- **Study material**
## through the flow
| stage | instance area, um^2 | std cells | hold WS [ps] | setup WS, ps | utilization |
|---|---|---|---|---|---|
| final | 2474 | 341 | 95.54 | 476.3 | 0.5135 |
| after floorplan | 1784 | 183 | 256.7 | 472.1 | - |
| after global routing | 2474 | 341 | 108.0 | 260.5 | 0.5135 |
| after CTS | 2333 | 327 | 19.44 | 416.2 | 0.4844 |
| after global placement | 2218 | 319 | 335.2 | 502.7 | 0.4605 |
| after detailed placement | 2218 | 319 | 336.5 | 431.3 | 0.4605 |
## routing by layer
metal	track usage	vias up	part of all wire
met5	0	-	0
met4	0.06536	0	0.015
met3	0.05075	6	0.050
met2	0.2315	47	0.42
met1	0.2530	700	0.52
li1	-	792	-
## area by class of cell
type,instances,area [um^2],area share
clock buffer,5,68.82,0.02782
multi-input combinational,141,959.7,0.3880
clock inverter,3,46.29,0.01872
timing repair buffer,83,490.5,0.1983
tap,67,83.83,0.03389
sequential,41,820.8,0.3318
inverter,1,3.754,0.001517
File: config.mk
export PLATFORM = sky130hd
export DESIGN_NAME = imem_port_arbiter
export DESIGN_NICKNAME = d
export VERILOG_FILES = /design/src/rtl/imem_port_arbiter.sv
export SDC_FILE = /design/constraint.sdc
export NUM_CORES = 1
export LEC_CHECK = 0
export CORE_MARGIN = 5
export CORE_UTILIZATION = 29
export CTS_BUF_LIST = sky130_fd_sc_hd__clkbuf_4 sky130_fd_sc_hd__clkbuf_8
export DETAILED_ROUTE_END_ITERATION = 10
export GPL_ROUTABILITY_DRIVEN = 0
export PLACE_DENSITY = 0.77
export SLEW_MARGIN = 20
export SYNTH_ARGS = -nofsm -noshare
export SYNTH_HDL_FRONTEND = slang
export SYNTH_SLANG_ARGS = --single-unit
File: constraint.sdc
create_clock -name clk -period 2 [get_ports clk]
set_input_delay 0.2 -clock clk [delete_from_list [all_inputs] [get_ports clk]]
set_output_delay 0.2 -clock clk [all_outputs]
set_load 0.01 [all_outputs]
==
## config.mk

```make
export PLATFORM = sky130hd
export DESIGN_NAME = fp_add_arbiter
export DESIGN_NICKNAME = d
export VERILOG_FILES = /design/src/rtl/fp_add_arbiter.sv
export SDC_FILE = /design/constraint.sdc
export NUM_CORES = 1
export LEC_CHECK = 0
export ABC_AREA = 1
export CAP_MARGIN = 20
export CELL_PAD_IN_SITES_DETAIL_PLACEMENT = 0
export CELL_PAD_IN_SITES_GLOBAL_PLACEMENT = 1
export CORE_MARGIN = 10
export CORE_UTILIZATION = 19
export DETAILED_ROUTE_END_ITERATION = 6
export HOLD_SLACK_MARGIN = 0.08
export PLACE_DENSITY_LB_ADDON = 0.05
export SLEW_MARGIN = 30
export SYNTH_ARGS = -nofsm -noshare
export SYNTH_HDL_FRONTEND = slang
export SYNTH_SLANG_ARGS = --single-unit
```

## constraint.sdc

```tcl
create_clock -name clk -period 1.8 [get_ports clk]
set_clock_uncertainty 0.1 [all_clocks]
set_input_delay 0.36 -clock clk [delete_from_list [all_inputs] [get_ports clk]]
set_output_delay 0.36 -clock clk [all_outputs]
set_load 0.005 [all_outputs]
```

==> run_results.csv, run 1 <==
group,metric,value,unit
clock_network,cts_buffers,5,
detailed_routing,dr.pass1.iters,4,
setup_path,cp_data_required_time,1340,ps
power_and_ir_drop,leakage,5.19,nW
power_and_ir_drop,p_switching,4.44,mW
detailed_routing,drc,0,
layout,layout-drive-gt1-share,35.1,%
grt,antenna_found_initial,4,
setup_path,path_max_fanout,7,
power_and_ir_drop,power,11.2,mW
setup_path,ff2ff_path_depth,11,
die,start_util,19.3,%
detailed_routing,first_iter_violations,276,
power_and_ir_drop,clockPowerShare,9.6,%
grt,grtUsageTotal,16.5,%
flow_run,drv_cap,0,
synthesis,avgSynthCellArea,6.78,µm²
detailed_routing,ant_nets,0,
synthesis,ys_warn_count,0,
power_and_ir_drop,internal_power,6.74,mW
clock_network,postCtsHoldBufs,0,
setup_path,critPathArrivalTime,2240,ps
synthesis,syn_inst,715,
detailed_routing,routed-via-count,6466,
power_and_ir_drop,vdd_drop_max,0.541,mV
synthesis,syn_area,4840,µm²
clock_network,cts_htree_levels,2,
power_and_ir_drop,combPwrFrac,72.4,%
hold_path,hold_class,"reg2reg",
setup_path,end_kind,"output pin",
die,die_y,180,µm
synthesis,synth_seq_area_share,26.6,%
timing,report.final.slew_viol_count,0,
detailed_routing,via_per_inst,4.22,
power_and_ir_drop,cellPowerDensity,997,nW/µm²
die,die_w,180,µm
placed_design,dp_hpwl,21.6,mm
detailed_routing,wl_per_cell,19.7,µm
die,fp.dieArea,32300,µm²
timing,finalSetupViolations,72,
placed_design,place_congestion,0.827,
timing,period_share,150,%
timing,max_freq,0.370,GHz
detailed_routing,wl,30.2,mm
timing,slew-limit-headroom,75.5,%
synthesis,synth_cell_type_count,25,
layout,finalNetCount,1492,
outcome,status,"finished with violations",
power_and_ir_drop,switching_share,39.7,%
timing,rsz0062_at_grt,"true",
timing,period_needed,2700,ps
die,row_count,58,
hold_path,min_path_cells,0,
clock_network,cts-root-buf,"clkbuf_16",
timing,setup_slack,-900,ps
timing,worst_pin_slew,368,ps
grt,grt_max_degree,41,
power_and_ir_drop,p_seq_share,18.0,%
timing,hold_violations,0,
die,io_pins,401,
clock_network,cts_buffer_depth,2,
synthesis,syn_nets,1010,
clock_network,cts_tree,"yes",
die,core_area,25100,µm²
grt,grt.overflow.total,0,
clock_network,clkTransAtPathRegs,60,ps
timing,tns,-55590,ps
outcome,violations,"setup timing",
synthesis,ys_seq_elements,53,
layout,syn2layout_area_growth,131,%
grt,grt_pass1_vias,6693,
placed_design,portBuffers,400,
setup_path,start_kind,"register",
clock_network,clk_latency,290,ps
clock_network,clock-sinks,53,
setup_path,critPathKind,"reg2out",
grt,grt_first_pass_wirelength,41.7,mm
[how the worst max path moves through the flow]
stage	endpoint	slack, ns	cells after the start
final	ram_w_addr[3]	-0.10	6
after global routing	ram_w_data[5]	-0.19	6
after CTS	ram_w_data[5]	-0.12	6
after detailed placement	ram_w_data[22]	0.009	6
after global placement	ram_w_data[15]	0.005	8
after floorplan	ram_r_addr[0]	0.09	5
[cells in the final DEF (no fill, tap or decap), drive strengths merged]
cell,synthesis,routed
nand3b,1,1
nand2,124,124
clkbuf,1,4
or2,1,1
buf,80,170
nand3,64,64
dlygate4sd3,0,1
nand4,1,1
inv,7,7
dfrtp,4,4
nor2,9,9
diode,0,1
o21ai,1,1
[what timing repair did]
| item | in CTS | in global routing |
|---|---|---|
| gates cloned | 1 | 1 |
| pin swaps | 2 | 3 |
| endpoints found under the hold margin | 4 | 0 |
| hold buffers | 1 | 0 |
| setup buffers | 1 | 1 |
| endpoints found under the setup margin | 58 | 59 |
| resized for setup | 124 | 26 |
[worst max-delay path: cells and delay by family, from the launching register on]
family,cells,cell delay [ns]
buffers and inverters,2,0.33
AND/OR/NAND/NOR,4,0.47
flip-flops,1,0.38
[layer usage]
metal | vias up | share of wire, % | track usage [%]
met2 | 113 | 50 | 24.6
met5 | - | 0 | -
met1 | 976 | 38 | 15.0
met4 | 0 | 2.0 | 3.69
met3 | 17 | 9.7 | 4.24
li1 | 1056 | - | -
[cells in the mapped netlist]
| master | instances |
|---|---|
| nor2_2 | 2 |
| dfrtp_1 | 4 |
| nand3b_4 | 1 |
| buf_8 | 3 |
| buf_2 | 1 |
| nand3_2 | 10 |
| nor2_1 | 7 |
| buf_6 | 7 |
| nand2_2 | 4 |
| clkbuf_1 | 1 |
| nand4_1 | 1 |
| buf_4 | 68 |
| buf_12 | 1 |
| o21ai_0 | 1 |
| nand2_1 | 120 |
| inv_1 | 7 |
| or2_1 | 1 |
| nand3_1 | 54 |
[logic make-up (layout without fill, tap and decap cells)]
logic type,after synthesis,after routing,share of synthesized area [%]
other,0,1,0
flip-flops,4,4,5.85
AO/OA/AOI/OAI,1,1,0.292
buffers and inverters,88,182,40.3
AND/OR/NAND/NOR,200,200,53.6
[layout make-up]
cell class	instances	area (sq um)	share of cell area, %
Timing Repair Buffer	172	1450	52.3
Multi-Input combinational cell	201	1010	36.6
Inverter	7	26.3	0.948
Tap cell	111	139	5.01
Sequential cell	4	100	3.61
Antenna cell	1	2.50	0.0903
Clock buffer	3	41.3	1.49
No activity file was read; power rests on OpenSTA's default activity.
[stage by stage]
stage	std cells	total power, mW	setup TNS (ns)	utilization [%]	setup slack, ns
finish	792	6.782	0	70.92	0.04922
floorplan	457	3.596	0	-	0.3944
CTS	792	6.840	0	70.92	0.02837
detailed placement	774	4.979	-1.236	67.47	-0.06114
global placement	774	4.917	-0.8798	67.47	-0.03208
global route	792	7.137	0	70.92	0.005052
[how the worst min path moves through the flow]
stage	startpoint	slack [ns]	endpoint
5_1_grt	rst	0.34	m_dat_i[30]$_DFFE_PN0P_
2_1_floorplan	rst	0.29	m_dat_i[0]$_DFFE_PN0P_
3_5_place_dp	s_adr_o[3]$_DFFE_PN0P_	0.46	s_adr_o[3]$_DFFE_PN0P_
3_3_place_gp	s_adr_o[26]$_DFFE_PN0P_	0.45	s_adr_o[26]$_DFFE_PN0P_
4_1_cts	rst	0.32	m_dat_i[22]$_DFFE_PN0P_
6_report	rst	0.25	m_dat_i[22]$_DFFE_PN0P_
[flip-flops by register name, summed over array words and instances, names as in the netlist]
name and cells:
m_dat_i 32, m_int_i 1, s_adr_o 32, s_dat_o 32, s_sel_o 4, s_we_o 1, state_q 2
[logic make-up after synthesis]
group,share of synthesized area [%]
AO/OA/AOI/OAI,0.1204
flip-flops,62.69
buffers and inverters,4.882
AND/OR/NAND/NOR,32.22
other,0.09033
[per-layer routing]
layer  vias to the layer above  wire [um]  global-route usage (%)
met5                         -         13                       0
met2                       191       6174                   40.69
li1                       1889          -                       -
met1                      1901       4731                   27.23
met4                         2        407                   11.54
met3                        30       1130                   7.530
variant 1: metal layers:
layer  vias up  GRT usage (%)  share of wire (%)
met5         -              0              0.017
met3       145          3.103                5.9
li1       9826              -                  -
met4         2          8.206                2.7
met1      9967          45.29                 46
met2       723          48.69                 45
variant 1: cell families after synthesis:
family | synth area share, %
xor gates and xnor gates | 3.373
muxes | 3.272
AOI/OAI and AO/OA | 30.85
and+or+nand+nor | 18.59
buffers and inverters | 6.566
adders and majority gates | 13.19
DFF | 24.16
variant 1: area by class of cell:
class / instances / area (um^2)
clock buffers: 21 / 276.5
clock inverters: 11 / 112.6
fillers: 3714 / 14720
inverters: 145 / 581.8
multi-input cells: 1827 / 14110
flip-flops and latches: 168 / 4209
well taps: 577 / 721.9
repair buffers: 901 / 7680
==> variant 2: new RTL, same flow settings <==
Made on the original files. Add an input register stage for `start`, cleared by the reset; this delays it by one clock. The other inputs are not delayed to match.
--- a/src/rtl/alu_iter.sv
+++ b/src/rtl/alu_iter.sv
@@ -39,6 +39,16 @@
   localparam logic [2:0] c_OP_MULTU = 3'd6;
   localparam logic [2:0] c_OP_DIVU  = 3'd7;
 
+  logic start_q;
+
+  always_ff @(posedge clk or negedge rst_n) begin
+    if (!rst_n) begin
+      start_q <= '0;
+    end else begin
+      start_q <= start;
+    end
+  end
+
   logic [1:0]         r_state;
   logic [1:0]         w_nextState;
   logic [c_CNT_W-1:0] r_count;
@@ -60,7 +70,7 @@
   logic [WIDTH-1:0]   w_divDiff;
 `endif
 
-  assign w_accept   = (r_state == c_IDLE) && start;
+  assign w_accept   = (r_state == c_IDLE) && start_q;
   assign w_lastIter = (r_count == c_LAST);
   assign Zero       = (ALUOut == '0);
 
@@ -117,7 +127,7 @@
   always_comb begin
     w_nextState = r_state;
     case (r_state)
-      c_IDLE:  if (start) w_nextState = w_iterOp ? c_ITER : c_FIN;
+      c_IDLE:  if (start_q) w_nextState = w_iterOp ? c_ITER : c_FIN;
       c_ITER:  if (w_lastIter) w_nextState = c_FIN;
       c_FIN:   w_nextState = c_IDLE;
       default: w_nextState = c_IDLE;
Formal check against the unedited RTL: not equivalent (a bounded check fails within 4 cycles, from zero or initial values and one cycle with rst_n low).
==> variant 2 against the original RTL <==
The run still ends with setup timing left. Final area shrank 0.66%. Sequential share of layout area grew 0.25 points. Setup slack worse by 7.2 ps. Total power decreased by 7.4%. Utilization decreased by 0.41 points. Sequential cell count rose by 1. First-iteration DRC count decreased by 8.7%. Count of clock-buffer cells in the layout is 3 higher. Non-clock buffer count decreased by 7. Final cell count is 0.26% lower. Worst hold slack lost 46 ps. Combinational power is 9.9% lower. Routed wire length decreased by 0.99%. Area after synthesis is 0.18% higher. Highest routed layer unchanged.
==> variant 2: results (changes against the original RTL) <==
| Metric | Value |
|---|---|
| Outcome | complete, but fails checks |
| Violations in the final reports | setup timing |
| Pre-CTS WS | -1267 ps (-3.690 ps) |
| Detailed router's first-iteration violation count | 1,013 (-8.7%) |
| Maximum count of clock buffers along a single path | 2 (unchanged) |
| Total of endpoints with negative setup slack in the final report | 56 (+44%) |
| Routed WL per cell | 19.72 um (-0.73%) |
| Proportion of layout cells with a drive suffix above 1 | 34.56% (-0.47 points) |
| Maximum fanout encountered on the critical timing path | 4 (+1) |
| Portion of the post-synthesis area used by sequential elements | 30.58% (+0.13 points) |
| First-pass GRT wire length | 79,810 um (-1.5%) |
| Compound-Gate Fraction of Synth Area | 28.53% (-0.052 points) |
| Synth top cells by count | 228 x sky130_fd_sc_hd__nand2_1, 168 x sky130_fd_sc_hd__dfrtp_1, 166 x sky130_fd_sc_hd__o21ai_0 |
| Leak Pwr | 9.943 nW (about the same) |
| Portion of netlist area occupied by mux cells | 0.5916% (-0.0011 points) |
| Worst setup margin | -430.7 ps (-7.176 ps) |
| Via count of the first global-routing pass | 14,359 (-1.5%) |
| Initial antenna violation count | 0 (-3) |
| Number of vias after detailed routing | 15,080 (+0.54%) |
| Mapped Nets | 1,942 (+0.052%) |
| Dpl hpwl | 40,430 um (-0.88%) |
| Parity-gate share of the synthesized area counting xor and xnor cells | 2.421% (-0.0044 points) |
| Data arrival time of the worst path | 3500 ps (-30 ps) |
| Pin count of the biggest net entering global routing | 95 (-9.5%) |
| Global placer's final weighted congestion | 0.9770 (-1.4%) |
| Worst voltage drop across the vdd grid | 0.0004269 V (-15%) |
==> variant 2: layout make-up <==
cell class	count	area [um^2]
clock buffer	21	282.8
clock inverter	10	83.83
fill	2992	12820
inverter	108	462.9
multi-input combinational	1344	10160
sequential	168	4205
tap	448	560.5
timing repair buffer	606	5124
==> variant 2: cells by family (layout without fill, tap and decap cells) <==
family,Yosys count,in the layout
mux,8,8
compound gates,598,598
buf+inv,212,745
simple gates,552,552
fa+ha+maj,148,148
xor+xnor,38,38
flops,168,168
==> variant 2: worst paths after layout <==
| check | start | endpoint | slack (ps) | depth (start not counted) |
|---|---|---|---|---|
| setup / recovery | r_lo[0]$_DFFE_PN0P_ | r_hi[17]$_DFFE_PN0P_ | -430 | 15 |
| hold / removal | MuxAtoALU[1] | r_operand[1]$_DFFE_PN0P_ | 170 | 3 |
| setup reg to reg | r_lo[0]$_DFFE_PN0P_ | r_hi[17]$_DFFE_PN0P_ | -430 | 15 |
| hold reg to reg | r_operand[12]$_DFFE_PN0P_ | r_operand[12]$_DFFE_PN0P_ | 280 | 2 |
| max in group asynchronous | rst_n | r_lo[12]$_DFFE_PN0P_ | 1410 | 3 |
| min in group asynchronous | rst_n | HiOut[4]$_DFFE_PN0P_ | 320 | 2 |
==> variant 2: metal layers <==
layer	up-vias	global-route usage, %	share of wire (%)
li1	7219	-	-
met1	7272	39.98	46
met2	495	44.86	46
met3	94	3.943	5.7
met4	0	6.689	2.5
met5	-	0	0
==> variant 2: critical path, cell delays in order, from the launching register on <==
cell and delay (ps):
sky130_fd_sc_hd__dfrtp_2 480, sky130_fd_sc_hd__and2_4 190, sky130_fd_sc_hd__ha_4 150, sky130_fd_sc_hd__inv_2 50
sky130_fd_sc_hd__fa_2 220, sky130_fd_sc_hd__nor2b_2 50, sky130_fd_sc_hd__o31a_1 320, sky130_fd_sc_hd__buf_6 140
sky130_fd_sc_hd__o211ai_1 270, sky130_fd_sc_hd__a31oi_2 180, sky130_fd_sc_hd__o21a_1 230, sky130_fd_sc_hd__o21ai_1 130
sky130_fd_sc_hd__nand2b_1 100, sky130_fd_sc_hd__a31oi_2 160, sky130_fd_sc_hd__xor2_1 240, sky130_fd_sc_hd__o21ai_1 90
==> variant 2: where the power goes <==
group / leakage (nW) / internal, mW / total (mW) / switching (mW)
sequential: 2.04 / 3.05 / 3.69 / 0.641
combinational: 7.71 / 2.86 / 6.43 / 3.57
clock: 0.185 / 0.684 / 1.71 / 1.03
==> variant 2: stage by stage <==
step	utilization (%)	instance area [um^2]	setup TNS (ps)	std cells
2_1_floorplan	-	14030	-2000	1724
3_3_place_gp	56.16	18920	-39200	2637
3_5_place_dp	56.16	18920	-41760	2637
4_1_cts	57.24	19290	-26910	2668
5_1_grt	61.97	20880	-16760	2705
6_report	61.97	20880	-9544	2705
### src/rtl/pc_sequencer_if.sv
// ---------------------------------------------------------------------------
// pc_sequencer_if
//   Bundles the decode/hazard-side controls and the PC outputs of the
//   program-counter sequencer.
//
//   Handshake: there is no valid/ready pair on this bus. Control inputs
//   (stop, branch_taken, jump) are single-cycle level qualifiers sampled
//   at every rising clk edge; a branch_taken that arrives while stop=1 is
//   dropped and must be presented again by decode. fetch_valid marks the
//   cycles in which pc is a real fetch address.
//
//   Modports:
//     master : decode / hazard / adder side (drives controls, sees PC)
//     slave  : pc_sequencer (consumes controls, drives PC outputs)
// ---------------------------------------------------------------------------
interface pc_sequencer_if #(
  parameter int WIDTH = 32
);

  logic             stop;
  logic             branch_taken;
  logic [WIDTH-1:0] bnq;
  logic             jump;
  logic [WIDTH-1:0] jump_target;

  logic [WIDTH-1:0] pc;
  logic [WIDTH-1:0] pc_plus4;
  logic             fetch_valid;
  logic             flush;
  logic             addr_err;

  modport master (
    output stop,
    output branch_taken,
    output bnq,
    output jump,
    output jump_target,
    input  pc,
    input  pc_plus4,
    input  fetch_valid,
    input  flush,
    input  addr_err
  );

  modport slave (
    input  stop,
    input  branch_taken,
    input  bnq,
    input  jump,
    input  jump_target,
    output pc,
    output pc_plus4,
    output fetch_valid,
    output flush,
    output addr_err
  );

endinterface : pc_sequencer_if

- **To do**
Show the lines of the material that contain the word "group".

- **Solution to this task**
group,metric,value,unit
group,share of synthesized area [%]
| max in group asynchronous | rst_n | r_lo[12]$_DFFE_PN0P_ | 1410 | 3 |
| min in group asynchronous | rst_n | HiOut[4]$_DFFE_PN0P_ | 320 | 2 |
group / leakage (nW) / internal, mW / total (mW) / switching (mW)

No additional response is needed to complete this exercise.